Wednesday, 23 October 2019

FloorPlan VLSI

            A floorplanning is the process of placing blocks/macros in the chip/core area, thereby determining the routing areas between them. Floorplan determines the size of die and creates wire tracks for placement of standard cells. It creates PG connections. It also determines the I/O pin/pad placement information.
      Before we are going for the floor planning to make sure that the inputs are used for floorplan is prepared properly.

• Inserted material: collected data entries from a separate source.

$ cat config.mk
export PLATFORM = sky130hd
export DESIGN_NAME = fracdiv_commit
export DESIGN_NICKNAME = d
export VERILOG_FILES = /design/src/rtl/fracdiv_pkg.sv /design/src/rtl/fracdiv_stage.sv /design/src/rtl/fracdiv_commit_ctl.sv /design/src/rtl/fracdiv_active.sv /design/src/rtl/fracdiv_commit.sv
export SDC_FILE = /design/constraint.sdc
export NUM_CORES = 1
export LEC_CHECK = 0
export BUFFER_PORTS_ARGS = -buffer_cell sky130_fd_sc_hd__buf_4
export CAP_MARGIN = 5
export CORE_UTILIZATION = 45
export DETAILED_ROUTE_END_ITERATION = 8
export GPL_TIMING_DRIVEN = 1
export PLACE_DENSITY_LB_ADDON = 0.08
export RECOVER_POWER = 25
export SLEW_MARGIN = 20
export SYNTH_ARGS = -nofsm -noshare
export SYNTH_HDL_FRONTEND = slang
export SYNTH_HIERARCHICAL = 1
export SYNTH_SLANG_ARGS = --single-unit
$ cat constraint.sdc
create_clock -name clk -period 1.3 [get_ports clk]
set_input_delay 0.065 -clock clk [delete_from_list [all_inputs] [get_ports clk]]
set_output_delay 0.065 -clock clk [all_outputs]
set_load 0.02 [all_outputs]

After physical design database creation using imported netlist and corresponding library and technology file, steps to done are :  


  1. Decide core width and height for die size estimation.
  2. IO pad sites are created for placement of IO pad placement.
  3. Placement of macros.
  4. The standard cell rows created for standard cell placement.

        Apart from this aspect ratio of the core, utilization of core area, cell orientation and core to IO clearance are also taken care of during the floorplan stage.

Types of Floorplan Techniques

  • Abutted floorplan : Channel less placement of blocks.
  • Non-Abutted Floorplan : Channel based placement of blocks.
  • Mix of both: partially abutted with some channels.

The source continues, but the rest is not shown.